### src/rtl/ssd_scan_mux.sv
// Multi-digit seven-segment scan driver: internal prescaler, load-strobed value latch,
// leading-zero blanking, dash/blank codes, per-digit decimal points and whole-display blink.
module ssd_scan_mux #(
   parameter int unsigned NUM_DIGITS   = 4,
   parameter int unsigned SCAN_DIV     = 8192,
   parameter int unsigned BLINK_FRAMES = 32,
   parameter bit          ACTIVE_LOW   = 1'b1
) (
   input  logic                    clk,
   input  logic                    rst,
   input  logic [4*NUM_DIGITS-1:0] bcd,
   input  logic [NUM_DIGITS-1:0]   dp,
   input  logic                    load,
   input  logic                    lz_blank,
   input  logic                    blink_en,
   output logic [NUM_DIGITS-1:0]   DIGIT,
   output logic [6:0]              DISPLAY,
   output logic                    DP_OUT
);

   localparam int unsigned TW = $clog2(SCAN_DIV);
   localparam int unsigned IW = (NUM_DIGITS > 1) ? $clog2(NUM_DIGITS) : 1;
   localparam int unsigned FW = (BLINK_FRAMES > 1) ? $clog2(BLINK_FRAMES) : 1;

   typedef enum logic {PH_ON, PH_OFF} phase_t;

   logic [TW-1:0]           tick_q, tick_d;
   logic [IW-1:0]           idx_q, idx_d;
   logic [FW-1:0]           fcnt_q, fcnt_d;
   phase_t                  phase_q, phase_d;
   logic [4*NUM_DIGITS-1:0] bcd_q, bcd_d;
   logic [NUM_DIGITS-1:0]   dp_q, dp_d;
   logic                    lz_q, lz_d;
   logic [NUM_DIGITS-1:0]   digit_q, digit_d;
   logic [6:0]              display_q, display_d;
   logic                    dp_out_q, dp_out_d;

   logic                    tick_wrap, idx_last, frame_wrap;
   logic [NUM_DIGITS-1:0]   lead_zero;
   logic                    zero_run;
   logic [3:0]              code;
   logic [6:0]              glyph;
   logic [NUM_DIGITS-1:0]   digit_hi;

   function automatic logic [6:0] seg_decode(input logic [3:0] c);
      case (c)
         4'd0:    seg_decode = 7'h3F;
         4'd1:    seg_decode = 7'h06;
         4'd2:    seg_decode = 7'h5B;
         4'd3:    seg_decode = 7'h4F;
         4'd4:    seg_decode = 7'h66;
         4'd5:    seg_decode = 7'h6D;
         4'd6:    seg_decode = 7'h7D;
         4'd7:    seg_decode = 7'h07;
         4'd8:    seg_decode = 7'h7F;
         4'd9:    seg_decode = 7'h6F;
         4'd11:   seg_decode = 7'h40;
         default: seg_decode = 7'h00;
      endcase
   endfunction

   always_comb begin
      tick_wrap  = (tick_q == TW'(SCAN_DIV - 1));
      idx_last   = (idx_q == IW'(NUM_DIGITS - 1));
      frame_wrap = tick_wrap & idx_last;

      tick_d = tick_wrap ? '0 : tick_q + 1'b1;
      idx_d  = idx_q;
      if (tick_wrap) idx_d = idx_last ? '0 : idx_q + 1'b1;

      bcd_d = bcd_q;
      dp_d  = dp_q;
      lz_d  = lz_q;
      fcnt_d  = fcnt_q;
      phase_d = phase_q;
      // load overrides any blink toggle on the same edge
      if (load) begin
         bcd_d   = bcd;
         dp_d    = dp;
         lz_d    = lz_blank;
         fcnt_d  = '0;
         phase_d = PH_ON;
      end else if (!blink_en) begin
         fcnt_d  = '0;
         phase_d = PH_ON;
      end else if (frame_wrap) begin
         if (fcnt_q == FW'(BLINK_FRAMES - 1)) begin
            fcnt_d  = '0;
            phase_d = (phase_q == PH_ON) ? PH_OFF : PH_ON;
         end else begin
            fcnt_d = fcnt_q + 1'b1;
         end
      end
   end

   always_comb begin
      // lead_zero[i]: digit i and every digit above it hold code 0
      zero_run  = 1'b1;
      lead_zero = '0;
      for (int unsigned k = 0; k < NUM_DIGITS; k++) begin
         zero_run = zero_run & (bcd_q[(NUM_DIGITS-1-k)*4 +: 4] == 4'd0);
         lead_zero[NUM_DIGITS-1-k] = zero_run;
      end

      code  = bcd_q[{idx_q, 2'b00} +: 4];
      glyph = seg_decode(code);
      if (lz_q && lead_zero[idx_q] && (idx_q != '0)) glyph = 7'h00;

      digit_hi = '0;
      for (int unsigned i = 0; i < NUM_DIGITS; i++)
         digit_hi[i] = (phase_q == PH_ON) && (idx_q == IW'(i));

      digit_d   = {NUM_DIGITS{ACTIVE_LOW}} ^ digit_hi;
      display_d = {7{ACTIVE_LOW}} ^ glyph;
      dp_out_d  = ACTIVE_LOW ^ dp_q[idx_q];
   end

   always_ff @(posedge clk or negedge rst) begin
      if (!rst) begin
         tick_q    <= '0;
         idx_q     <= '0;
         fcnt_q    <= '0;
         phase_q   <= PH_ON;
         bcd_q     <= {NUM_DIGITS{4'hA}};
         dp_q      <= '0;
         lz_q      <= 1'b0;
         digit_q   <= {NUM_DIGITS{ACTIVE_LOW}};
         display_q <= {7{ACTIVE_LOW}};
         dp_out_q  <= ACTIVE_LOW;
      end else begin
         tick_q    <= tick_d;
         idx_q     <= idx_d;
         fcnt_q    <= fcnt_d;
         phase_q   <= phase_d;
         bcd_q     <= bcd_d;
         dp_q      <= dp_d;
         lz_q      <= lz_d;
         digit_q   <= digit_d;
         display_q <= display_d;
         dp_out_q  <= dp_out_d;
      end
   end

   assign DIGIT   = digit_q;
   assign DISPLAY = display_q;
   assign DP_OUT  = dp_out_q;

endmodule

- **How to complete this task**
From the first line to the last, write out the listing exactly.

- **Answer to this problem**
### src/rtl/ssd_scan_mux.sv
// Multi-digit seven-segment scan driver: internal prescaler, load-strobed value latch,
// leading-zero blanking, dash/blank codes, per-digit decimal points and whole-display blink.
module ssd_scan_mux #(
   parameter int unsigned NUM_DIGITS   = 4,
   parameter int unsigned SCAN_DIV     = 8192,
   parameter int unsigned BLINK_FRAMES = 32,
   parameter bit          ACTIVE_LOW   = 1'b1
) (
   input  logic                    clk,
   input  logic                    rst,
   input  logic [4*NUM_DIGITS-1:0] bcd,
   input  logic [NUM_DIGITS-1:0]   dp,
   input  logic                    load,
   input  logic                    lz_blank,
   input  logic                    blink_en,
   output logic [NUM_DIGITS-1:0]   DIGIT,
   output logic [6:0]              DISPLAY,
   output logic                    DP_OUT
);

   localparam int unsigned TW = $clog2(SCAN_DIV);
   localparam int unsigned IW = (NUM_DIGITS > 1) ? $clog2(NUM_DIGITS) : 1;
   localparam int unsigned FW = (BLINK_FRAMES > 1) ? $clog2(BLINK_FRAMES) : 1;

   typedef enum logic {PH_ON, PH_OFF} phase_t;

   logic [TW-1:0]           tick_q, tick_d;
   logic [IW-1:0]           idx_q, idx_d;
   logic [FW-1:0]           fcnt_q, fcnt_d;
   phase_t                  phase_q, phase_d;
   logic [4*NUM_DIGITS-1:0] bcd_q, bcd_d;
   logic [NUM_DIGITS-1:0]   dp_q, dp_d;
   logic                    lz_q, lz_d;
   logic [NUM_DIGITS-1:0]   digit_q, digit_d;
   logic [6:0]              display_q, display_d;
   logic                    dp_out_q, dp_out_d;

   logic                    tick_wrap, idx_last, frame_wrap;
   logic [NUM_DIGITS-1:0]   lead_zero;
   logic                    zero_run;
   logic [3:0]              code;
   logic [6:0]              glyph;
   logic [NUM_DIGITS-1:0]   digit_hi;

   function automatic logic [6:0] seg_decode(input logic [3:0] c);
      case (c)
         4'd0:    seg_decode = 7'h3F;
         4'd1:    seg_decode = 7'h06;
         4'd2:    seg_decode = 7'h5B;
         4'd3:    seg_decode = 7'h4F;
         4'd4:    seg_decode = 7'h66;
         4'd5:    seg_decode = 7'h6D;
         4'd6:    seg_decode = 7'h7D;
         4'd7:    seg_decode = 7'h07;
         4'd8:    seg_decode = 7'h7F;
         4'd9:    seg_decode = 7'h6F;
         4'd11:   seg_decode = 7'h40;
         default: seg_decode = 7'h00;
      endcase
   endfunction

   always_comb begin
      tick_wrap  = (tick_q == TW'(SCAN_DIV - 1));
      idx_last   = (idx_q == IW'(NUM_DIGITS - 1));
      frame_wrap = tick_wrap & idx_last;

      tick_d = tick_wrap ? '0 : tick_q + 1'b1;
      idx_d  = idx_q;
      if (tick_wrap) idx_d = idx_last ? '0 : idx_q + 1'b1;

      bcd_d = bcd_q;
      dp_d  = dp_q;
      lz_d  = lz_q;
      fcnt_d  = fcnt_q;
      phase_d = phase_q;
      // load overrides any blink toggle on the same edge
      if (load) begin
         bcd_d   = bcd;
         dp_d    = dp;
         lz_d    = lz_blank;
         fcnt_d  = '0;
         phase_d = PH_ON;
      end else if (!blink_en) begin
         fcnt_d  = '0;
         phase_d = PH_ON;
      end else if (frame_wrap) begin
         if (fcnt_q == FW'(BLINK_FRAMES - 1)) begin
            fcnt_d  = '0;
            phase_d = (phase_q == PH_ON) ? PH_OFF : PH_ON;
         end else begin
            fcnt_d = fcnt_q + 1'b1;
         end
      end
   end

   always_comb begin
      // lead_zero[i]: digit i and every digit above it hold code 0
      zero_run  = 1'b1;
      lead_zero = '0;
      for (int unsigned k = 0; k < NUM_DIGITS; k++) begin
         zero_run = zero_run & (bcd_q[(NUM_DIGITS-1-k)*4 +: 4] == 4'd0);
         lead_zero[NUM_DIGITS-1-k] = zero_run;
      end

      code  = bcd_q[{idx_q, 2'b00} +: 4];
      glyph = seg_decode(code);
      if (lz_q && lead_zero[idx_q] && (idx_q != '0)) glyph = 7'h00;

      digit_hi = '0;
      for (int unsigned i = 0; i < NUM_DIGITS; i++)
         digit_hi[i] = (phase_q == PH_ON) && (idx_q == IW'(i));

      digit_d   = {NUM_DIGITS{ACTIVE_LOW}} ^ digit_hi;
      display_d = {7{ACTIVE_LOW}} ^ glyph;
      dp_out_d  = ACTIVE_LOW ^ dp_q[idx_q];
   end

   always_ff @(posedge clk or negedge rst) begin
      if (!rst) begin
         tick_q    <= '0;
         idx_q     <= '0;
         fcnt_q    <= '0;
         phase_q   <= PH_ON;
         bcd_q     <= {NUM_DIGITS{4'hA}};
         dp_q      <= '0;
         lz_q      <= 1'b0;
         digit_q   <= {NUM_DIGITS{ACTIVE_LOW}};
         display_q <= {7{ACTIVE_LOW}};
         dp_out_q  <= ACTIVE_LOW;
      end else begin
         tick_q    <= tick_d;
         idx_q     <= idx_d;
         fcnt_q    <= fcnt_d;
         phase_q   <= phase_d;
         bcd_q     <= bcd_d;
         dp_q      <= dp_d;
         lz_q      <= lz_d;
         digit_q   <= digit_d;
         display_q <= display_d;
         dp_out_q  <= dp_out_d;
      end
   end

   assign DIGIT   = digit_q;
   assign DISPLAY = display_q;
   assign DP_OUT  = dp_out_q;

endmodule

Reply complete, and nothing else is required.